Reproduce each line of the entries that carries "filler".

[[ DATA FOR ANALYSIS open ]]

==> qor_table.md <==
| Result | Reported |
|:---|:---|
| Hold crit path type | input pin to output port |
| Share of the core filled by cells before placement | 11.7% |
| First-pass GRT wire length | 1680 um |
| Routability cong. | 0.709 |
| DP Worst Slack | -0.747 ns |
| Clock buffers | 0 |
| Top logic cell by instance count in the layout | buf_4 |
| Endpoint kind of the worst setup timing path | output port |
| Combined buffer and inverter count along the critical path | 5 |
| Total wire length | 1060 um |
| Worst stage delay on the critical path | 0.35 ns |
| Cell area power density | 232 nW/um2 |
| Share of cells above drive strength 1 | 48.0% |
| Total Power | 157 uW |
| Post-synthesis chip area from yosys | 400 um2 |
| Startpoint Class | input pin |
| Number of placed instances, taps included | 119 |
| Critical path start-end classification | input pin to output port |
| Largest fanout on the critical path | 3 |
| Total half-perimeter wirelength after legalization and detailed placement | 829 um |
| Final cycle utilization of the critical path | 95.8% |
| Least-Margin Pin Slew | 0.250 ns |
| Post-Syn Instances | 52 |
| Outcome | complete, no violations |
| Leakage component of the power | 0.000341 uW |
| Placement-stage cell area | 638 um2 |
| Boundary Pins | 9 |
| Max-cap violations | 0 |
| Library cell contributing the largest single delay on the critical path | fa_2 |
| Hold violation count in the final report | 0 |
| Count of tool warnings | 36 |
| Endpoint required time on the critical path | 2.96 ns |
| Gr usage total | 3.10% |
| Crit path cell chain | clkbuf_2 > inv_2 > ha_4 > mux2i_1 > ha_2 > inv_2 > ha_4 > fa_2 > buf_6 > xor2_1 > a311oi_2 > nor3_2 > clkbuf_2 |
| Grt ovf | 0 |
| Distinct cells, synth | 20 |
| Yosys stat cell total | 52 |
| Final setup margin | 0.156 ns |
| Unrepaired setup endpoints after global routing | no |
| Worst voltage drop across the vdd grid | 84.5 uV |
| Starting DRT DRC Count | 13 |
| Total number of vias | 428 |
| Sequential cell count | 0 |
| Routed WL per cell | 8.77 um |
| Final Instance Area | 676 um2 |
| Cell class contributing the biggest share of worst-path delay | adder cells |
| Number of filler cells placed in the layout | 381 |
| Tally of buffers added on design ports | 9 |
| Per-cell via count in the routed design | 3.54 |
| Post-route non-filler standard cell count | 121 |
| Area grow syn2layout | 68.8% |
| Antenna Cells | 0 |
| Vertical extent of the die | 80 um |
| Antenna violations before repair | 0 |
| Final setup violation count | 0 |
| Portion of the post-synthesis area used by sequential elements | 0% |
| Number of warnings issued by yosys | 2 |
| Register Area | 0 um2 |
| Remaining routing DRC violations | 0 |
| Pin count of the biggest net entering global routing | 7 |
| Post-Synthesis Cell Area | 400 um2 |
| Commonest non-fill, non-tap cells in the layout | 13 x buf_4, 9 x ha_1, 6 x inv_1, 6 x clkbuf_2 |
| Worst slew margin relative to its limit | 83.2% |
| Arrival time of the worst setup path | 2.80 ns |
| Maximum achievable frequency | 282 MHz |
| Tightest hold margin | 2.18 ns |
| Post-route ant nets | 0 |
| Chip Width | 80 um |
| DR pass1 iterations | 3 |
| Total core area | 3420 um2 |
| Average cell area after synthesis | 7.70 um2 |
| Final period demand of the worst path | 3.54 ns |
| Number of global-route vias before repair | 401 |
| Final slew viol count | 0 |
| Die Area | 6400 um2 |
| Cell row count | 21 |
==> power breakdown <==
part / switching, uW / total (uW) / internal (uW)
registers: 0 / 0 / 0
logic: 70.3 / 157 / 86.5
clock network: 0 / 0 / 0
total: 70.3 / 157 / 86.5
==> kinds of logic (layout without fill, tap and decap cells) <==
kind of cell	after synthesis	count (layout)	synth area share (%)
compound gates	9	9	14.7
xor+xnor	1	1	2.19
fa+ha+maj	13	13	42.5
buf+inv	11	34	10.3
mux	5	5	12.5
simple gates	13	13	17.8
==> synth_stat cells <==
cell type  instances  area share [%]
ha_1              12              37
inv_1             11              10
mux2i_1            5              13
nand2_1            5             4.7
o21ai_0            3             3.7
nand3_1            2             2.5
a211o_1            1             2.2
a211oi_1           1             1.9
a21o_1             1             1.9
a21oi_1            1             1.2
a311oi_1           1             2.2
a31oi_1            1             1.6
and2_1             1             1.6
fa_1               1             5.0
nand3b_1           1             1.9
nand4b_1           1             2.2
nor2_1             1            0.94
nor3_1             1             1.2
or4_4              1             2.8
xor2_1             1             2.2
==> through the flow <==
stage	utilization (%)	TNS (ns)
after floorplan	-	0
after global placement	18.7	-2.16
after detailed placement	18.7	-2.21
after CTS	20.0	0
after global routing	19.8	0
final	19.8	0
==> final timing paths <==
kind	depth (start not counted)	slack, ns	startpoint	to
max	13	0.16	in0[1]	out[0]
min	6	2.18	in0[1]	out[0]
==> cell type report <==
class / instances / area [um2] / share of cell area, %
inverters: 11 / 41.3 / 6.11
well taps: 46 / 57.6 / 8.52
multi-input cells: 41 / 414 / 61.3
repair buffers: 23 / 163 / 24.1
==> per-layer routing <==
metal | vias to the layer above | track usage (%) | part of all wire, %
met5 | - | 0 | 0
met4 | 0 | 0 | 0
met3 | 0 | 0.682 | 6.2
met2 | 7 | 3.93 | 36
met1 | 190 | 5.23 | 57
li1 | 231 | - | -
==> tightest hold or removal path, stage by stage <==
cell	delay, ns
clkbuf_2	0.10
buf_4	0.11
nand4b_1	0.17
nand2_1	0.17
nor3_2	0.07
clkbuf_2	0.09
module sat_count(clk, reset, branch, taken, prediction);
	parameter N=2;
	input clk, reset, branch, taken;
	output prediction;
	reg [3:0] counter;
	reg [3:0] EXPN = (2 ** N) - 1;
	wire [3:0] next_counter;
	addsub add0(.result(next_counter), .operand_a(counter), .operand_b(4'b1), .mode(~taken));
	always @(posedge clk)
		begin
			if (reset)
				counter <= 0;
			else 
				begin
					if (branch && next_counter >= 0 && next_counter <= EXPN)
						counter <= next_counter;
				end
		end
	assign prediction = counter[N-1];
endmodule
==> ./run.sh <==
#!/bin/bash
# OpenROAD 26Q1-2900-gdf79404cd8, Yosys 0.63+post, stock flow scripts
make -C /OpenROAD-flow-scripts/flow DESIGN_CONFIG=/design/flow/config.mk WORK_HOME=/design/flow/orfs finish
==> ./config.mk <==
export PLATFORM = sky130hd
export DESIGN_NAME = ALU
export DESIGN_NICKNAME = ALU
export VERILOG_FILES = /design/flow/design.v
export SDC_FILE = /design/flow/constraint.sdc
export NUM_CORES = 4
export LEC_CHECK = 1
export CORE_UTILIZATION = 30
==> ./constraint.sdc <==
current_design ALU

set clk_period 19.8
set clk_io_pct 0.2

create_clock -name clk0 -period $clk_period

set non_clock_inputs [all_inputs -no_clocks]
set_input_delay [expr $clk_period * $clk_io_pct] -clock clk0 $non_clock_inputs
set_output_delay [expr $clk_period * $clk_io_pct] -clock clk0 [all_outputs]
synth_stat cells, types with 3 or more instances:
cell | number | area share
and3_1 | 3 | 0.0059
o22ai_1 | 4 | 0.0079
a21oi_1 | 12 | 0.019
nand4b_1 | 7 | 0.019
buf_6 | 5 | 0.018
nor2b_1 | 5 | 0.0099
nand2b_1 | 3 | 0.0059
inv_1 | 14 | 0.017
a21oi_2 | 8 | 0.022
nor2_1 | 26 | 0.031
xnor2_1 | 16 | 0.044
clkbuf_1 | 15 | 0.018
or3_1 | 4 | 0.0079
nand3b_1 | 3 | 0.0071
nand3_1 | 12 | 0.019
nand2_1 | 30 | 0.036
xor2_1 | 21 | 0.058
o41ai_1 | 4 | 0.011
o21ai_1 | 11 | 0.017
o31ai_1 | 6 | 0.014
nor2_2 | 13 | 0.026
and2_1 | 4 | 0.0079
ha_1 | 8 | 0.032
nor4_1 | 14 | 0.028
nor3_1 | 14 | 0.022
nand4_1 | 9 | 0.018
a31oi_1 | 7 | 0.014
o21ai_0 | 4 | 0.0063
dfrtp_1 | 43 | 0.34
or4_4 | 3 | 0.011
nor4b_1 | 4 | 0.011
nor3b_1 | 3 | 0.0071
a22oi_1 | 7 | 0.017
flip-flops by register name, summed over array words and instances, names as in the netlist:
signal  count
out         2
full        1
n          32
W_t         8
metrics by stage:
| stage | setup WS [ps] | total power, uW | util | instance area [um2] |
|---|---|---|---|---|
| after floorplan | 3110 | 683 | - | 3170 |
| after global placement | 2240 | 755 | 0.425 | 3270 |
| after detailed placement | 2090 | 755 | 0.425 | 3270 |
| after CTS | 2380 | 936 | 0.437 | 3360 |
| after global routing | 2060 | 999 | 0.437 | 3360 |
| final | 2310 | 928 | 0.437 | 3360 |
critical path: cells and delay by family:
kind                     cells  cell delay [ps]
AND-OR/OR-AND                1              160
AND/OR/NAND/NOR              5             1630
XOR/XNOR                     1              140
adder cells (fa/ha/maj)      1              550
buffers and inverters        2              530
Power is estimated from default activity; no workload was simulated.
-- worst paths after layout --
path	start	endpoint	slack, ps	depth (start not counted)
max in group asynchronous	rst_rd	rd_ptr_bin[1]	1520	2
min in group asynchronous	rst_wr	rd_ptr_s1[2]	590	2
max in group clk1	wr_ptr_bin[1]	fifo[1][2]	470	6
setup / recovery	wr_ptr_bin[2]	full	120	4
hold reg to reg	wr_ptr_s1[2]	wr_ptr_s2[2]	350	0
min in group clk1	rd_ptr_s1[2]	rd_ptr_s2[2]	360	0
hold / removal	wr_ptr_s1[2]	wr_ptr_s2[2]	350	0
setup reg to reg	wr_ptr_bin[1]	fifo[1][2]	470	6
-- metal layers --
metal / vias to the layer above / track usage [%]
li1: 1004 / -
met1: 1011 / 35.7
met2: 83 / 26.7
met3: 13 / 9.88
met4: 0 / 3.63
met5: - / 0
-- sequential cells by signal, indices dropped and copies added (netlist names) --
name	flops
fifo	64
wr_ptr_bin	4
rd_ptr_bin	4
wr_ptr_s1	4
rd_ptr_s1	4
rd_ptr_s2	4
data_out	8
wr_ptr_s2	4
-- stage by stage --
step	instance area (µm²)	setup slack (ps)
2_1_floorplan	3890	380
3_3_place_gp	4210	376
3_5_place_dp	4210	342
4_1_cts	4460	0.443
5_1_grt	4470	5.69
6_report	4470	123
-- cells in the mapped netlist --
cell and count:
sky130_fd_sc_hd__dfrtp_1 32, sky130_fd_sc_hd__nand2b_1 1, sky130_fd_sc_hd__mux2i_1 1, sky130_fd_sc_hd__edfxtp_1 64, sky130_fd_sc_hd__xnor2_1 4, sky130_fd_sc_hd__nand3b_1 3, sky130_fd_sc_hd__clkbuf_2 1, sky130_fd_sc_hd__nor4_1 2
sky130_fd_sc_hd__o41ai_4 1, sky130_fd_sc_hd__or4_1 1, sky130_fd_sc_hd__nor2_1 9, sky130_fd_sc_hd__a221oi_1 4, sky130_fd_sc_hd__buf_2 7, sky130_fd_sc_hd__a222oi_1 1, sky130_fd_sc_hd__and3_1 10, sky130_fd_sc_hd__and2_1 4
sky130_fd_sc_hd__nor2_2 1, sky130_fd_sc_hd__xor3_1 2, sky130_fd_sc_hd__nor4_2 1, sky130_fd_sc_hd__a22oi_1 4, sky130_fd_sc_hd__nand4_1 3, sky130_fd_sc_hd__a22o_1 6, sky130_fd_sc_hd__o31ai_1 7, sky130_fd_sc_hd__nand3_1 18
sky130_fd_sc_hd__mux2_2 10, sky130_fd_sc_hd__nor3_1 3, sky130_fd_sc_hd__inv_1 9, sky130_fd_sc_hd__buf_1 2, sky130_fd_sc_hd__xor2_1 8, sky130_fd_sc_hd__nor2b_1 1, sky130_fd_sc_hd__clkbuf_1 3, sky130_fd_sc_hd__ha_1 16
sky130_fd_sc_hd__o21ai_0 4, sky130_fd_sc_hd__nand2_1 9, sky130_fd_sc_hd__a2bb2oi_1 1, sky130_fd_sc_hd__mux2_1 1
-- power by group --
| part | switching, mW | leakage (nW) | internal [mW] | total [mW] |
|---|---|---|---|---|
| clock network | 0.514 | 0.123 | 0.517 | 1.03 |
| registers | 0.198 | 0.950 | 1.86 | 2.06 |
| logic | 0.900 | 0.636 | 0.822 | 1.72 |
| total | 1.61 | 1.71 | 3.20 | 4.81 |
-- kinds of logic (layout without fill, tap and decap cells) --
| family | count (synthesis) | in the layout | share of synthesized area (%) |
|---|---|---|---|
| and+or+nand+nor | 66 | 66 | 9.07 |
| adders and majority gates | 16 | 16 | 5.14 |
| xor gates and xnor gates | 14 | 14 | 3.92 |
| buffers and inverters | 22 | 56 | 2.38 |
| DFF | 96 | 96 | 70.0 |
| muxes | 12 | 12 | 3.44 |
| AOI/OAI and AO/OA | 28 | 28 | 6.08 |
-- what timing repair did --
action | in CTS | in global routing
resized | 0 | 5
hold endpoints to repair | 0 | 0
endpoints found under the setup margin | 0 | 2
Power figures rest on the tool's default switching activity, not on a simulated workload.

[[ DATA FOR ANALYSIS closed ]]

**WRITTEN SOLUTION**
| Number of filler cells placed in the layout | 381 |
| Post-route non-filler standard cell count | 121 |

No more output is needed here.